Fruto de esta situación y del compromiso entre las fuerzas mencionadas son las que Giorgio Grassi -uno de los autores del proyecto que comentamos- llama "ruinas artificiales", es decir, la ficción de unos paisajes marcados por el paso de los siglos, aunque sea al precio de mantener esta apariencia con las más costosas y descontroladas intervenciones.

Por todas estas razones, el proyecto que han presentado los arquitectos Giorgio Grassi y Manuel Portaceli, profesores, respectivamente, de las escuelas de Arquitectura de Milán y Valencia, reviste un extraordinario interés renovador, polémico e histórico y, arquitectónicamente, enriquecedor.

En pocas palabras, y aun a riesgo de falsear lo que sólo la realidad tridimensional de un edificio podría mostrar, su propuesta consiste en completar, con una sobria arquitectura de cepa romana, pero de ejecución actual los elementos fundamentales para la definición de la fábrica del teatro y de sus espacios fundamentales.
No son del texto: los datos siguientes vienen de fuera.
Background: an optimization exercise with open tools, aiming at small area, a short achievable clock period and few clock cycles per item. Do not read the settings as production practice. At most, simulation tests tie the RTL to the original design; equivalence was not proved. Power and IR drop assume default switching activity.

==> run a: inputs <==
Design bfc_bitbuf, start of the top module:
module bfc_bitbuf (
    input  wire        clk,
    input  wire        rst,           
    input  wire        cmd_valid,
    output wire        cmd_ready,
    input  wire [31:0] cmd_hdr,
    input  wire [63:0] cmd_a0,
    output wire        rsp_valid,
    input  wire        rsp_ready,
    output wire [7:0]  rsp_status,
    output wire [63:0] rsp_r0
);
clock: 12.0 ns
lec_check: 0
abc_area: 1
cap_margin: 20
core_margin: 2
core_utilization: 40
slew_margin: 20
run.sh (not shown) runs the stock make flow with config.mk's settings and CLKGATE_MAP_FILE= SYNTH_SCRIPT=/design/flow/synth_recipe.tcl, a recipe that flattens the netlist after the stock synthesis.
==> run b (differences from run a) <==
--- a/flow/design.v
+++ b/flow/design.v
@@ -35,10 +35,11 @@
     assign rsp_valid  = o_valid;
     assign rsp_status = o_st;
     assign rsp_r0     = o_r0;
     wire [7:0] opc    = cmd_hdr[7:0];
     wire [6:0] width  = cmd_hdr[22:16];
+    wire [6:0] wm1    = width - 7'd1;
     wire bufhdr = (cmd_hdr[31:12] == 20'd0) && (opc[7:3] == 5'd0);
     wire codhdr = (cmd_hdr[31:23] == 9'd0) && (cmd_hdr[15:14] == 2'd0) && (opc[7:2] == 6'b000100);
     reg  [63:0] any_t, two_t;
     integer gi, gl;
     always @* begin
@@ -55,10 +56,12 @@
     reg          r_valid;
     reg          r_create, r_destroy, r_bitlen, r_pos, r_isalign, r_align, r_skip;
     reg          r_peek, r_read, r_write;
     reg          r_b, r_inr, r_msby, r_msbi;
     reg  [6:0]   r_w;
+    reg  [6:0]   r_wm1;              
+    reg  [8:0]   r_k0, r_k1;         
     reg          r_wok;
     reg  [63:0]  r_a0;
     reg          r_gp2;              
     reg  [5:0]   r_m9h;              
     reg          r_dsm, r_dneg;      
@@ -78,10 +81,13 @@
             r_b       <= cmd_hdr[8];
             r_inr     <= (cmd_hdr[11:9] == 3'd0);
             r_msby    <= !cmd_hdr[12];
             r_msbi    <= !cmd_hdr[13];
             r_w       <= width;
+            r_wm1     <= width - 7'd1;
+            r_k0      <= 9'd1 << wm1[6:3];
+            r_k1      <= 9'd2 << wm1[6:3];
             r_wok     <= (width != 7'd0) && (!width[6] || width[5:0] == 6'd0);
             r_a0      <= cmd_a0;
             r_gp2     <= any_r && !two_r;
             r_m9h     <= {|cmd_a0[63:6], |cmd_a0[63:5], |cmd_a0[63:4], |cmd_a0[63:3],
                           |cmd_a0[63:2], |cmd_a0[63:1]};
@@ -182,25 +188,22 @@
     wire [5:0] n_lo = r_create ? 6'd0 : r_write ? {1'b0, cur[7:3]} : zlo;
     wire [4:0] n_hi = r_create ? (r_a0[4:0] - 5'd1) :
                       r_write  ? il :
                       r_align  ? cm[7:3] : skip_tm1[7:3];
     wire [2:0] f_o  = cur[2:0];
-    wire [6:0] ow   = {4'd0, f_o} + r_w - 7'd1;       
-    wire [2:0] f_l  = ow[2:0];
+    wire [3:0] ol   = {1'b0, f_o} + {1'b0, r_wm1[2:0]};
+    wire       c3   = ol[3];                          
+    wire [2:0] f_l  = ol[2:0];
     wire [2:0] f_b  = ~f_l;                           
     wire [4:0] i0   = cur[7:3];
-    wire [3:0] kk   = ow[6:3];
+    wire [3:0] kk   = r_wm1[6:3] + {3'd0, c3};
     wire [4:0] il   = i0 + {1'b0, kk};
     wire       fix  = r_msby ^ r_msbi;
     wire [2:0] sh_s = r_msby ? f_b : f_o;
     wire [2:0] sh_d = r_msby ? f_o : f_b;
     wire [7:0] nbm  = r_msby ? ~(8'hFE << f_l) : (8'hFF >> f_o);
-    reg  [8:0] koh;
-    integer kq;
-    always @*
-        for (kq = 0; kq < 9; kq = kq + 1)
-            koh[kq] = (kk == kq);
+    wire [8:0] koh  = c3 ? r_k1 : r_k0;              
     wire [71:0] xsh = {8'd0, r_a0} << sh_s;
     reg  [71:0] rx;
     always @* begin
         rx = xsh;
         if (fix) rx[7:0] = r_a0[7:0] & nbm;
@@ -210,29 +213,71 @@
     always @* begin
         rxf = rx;
         for (k3 = 0; k3 < 9; k3 = k3 + 1)
             if (fix && koh[k3]) rxf[8*k3 +: 8] = rx[8*k3 +: 8] << sh_d;
     end
-    wire [5:0] zl_l   = dz;                          
-    wire [5:0] zl_m   = {2'b0, kk} - dz;             
-    wire       zm_neg = (dz > {2'b0, kk});
+    reg  [8:0] kth;                  
     reg  [8:0] n_zf;
-    integer k4;
-    always @*
-        for (k4 = 0; k4 < 9; k4 = k4 + 1)
-            n_zf[k4] = r_msby ? (!zm_neg && k4 <= zl_m) : (k4 >= zl_l);
-    wire [4:0] rk   = {1'b0, dmi[3:0]} + {1'b0, kk} + 5'd1;        
-    wire       rk9  = (rk >= 5'd9);
-    wire [3:0] wr   = r_msby ? (rk9 ? rk[3:0] - 4'd9 : rk[3:0]) : dmi[3:0];
-    wire [1:0] wq   = r_msby ? (rk9 ? dmi[5:4] : dmi[5:4] - 2'd1) : dmi[5:4];
-    wire [3:0] il9  = rk9 ? rk[3:0] - 4'd10 : rk[3:0] - 4'd1;
-    wire [3:0] rho  = r_msby ? ((il9 == 4'd0) ? 4'd0 : 4'd9 - il9) : dmi[3:0];
+    reg        kacc;
+    integer k4, k4d;
+    always @* begin
+        kacc = 1'b0;
+        for (k4 = 8; k4 >= 0; k4 = k4 - 1) begin
+            kacc = kacc | koh[k4];
+            kth[k4] = kacc;
+        end
+        for (k4 = 0; k4 < 9; k4 = k4 + 1) begin
+            n_zf[k4] = 1'b0;
+            if (r_msby) begin
+                for (k4d = 0; k4d + k4 < 9; k4d = k4d + 1)
+                    if (dz == k4d) n_zf[k4] = n_zf[k4] | kth[k4 + k4d];
+            end else
+                n_zf[k4] = (k4 >= dz);
+        end
+    end
+    wire [1:0] q9 = dmi[5:4];
+    wire [3:0] r9 = dmi[3:0];
+    reg  [8:0] rh, rph;              
+    reg        rcar;                 
+    integer ka, kb;
+    always @* begin
+        for (ka = 0; ka < 9; ka = ka + 1)
+            rh[ka] = (r9 == ka);
+        rph  = 9'd0;
+        rcar = 1'b0;
+        for (ka = 0; ka < 9; ka = ka + 1)
+            for (kb = 0; kb < 9; kb = kb + 1) begin
+                rph[(ka + kb) % 9] = rph[(ka + kb) % 9] | (rh[ka] & koh[kb]);
+                if (ka + kb >= 9) rcar = rcar | (rh[ka] & koh[kb]);
+            end
+    end
     reg  [17:0] n_bsel;              
-    integer k5;
-    always @*
-        for (k5 = 0; k5 < 9; k5 = k5 + 1)
-            n_bsel[2*k5 +: 2] = wq + ((k5 < wr) ? 2'd1 : 2'd0);
+    reg         lt_r, gt_rp;
+    integer k5, k5b;
+    always @* begin
+        for (k5 = 0; k5 < 9; k5 = k5 + 1) begin
+            lt_r  = 1'b0;            
+            gt_rp = 1'b0;            
+            for (k5b = 0; k5b < 9; k5b = k5b + 1) begin
+                if (k5b > k5) lt_r  = lt_r  | rh[k5b];
+                if (k5b < k5) gt_rp = gt_rp | rph[k5b];
+            end
+            if (r_msby)
+                n_bsel[2*k5 +: 2] = (rcar && !gt_rp) ? q9 + 2'd1 :
+                                    (!rcar && gt_rp) ? q9 - 2'd1 : q9;
+            else
+                n_bsel[2*k5 +: 2] = lt_r ? q9 + 2'd1 : q9;
+        end
+    end
+    reg  [3:0] rho;
+    integer k6p;
+    always @* begin
+        rho = 4'd0;
+        for (k6p = 0; k6p < 9; k6p = k6p + 1)
+            if (r_msby ? rph[k6p] : rh[k6p])
+                rho = rho | (r_msby ? ((9 - k6p) % 9) : k6p);
+    end
     reg          p_valid;
     reg  [7:0]   p_st;
     reg  [8:0]   p_r0s;
     reg          p_rd, p_wr, p_se, p_slot, p_msby, p_msbi;
     reg  [2:0]   p_o, p_l;
==> flow/flow/run.sh (new file) <==
#!/bin/bash
# Standard layout (the standard.sh: standard synthesis, floorplan, place, CTS, route),
# with timing repair aiming below the clock period: repair_timing's setup margin is raised
# so that it keeps shortening the critical paths after the 12 ns constraint is met.
set -euo pipefail
export SETUP_SLACK_MARGIN=$(cat flow/margin.txt)
bash standard.sh > flow_standard.log 2>&1
==> flow/flow/margin.txt (new file) <==
7.0
==> flow/standard.sh (new file) <==
#!/bin/bash
# synth_recipe.tcl (not shown) runs the flow's synth.tcl, then flattens the netlist and writes it again
# the make line also repeats each setting of config.mk as NAME=value (left out here)
make -C /OpenROAD-flow-scripts/flow DESIGN_CONFIG=/design/flow/config.mk WORK_HOME=/design/flow/orfs CLKGATE_MAP_FILE= SYNTH_SCRIPT=/design/flow/synth_recipe.tcl "${@:-finish}"
removed: flow/run.sh
==> comparison <==
Against run a, the area after synthesis of run b is higher by about 0.7%. In run a the hold slack is better than in run b, by 0.011 ns. Against run b, the global-route usage of run a is lower by 0.62 points. In run a the clock power is lower than in run b, by about 2%. Between run b and run a, the lower synthesized cell count is in run b (gap about 2.3%, measured against run a). Between run a and run b, the lower register-to-register slack is in run a (gap 1.9 ns). In run a the fmax is lower than in run b, by 28%.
Con esta operación no sólo se llega a una consolidación duradera y no vergonzante del edificio, sino que también se consigue la clara definición del espacio arquitectónico del teatro, con el fin de que éste pueda ser utilizado para representaciones y sirva, complementariamente, de lugar en el que se albergue el museo anticuario.

Se equivoca quien entienda que se trata de arquitectura-ficción y quien piense que este proyecto es una broma posmoderna del tipo de las de hacer arquitectura a la romana, reconstruyendo un edificio de la antigüedad como si se tratase de algo así como de la lamentable parafernalia de una Puerta de Alcalá frente a una piscina olímpica.

Las doctrinas más sensibles sobre restauración en nuestro siglo, tal como en algunos aspectos se recogieron en la carta de Atenas de la restauración de 1931, proponían como criterio fundamental el establecimiento de diferencias suficientes en la técnica constructiva para mostrar el contraste entre viejas y nuevas fábricas. Pero no es menos cierto que cualquier restauración supone una actitud distinta de la del romántico culto a las ruinas. Detrás de toda restauración hay un conocimiento racional del objeto, tal como fue en el pasado, de su tipología y de los rasgos lingüísticos que lo caracterizaron como hijo de un tiempo y una cultura. En el caso de los monumentos y de su restauración hay además, por encima de todo, el conocimiento de que sólo en el espacio, en el espacio real, perceptible bajo la luz del sol, con la escala que nuestro cuerpo puede dimensionar, está la verdadera experiencia estética de la arquitectura.

También la ciencia histórica que es la arqueología sabe hoy que no puede escudarse con el marchamo de su vocación científica, tomando este termino segun la concepción que el positivismo decimonónico tuvo de toda ciencia. Por el contrario, la condición documental de la elaboración arqueológica no es ajena a su comprensión racional y a su exhibición como texto capaz de ser leído y disfrutado por alguien más que por los expertos.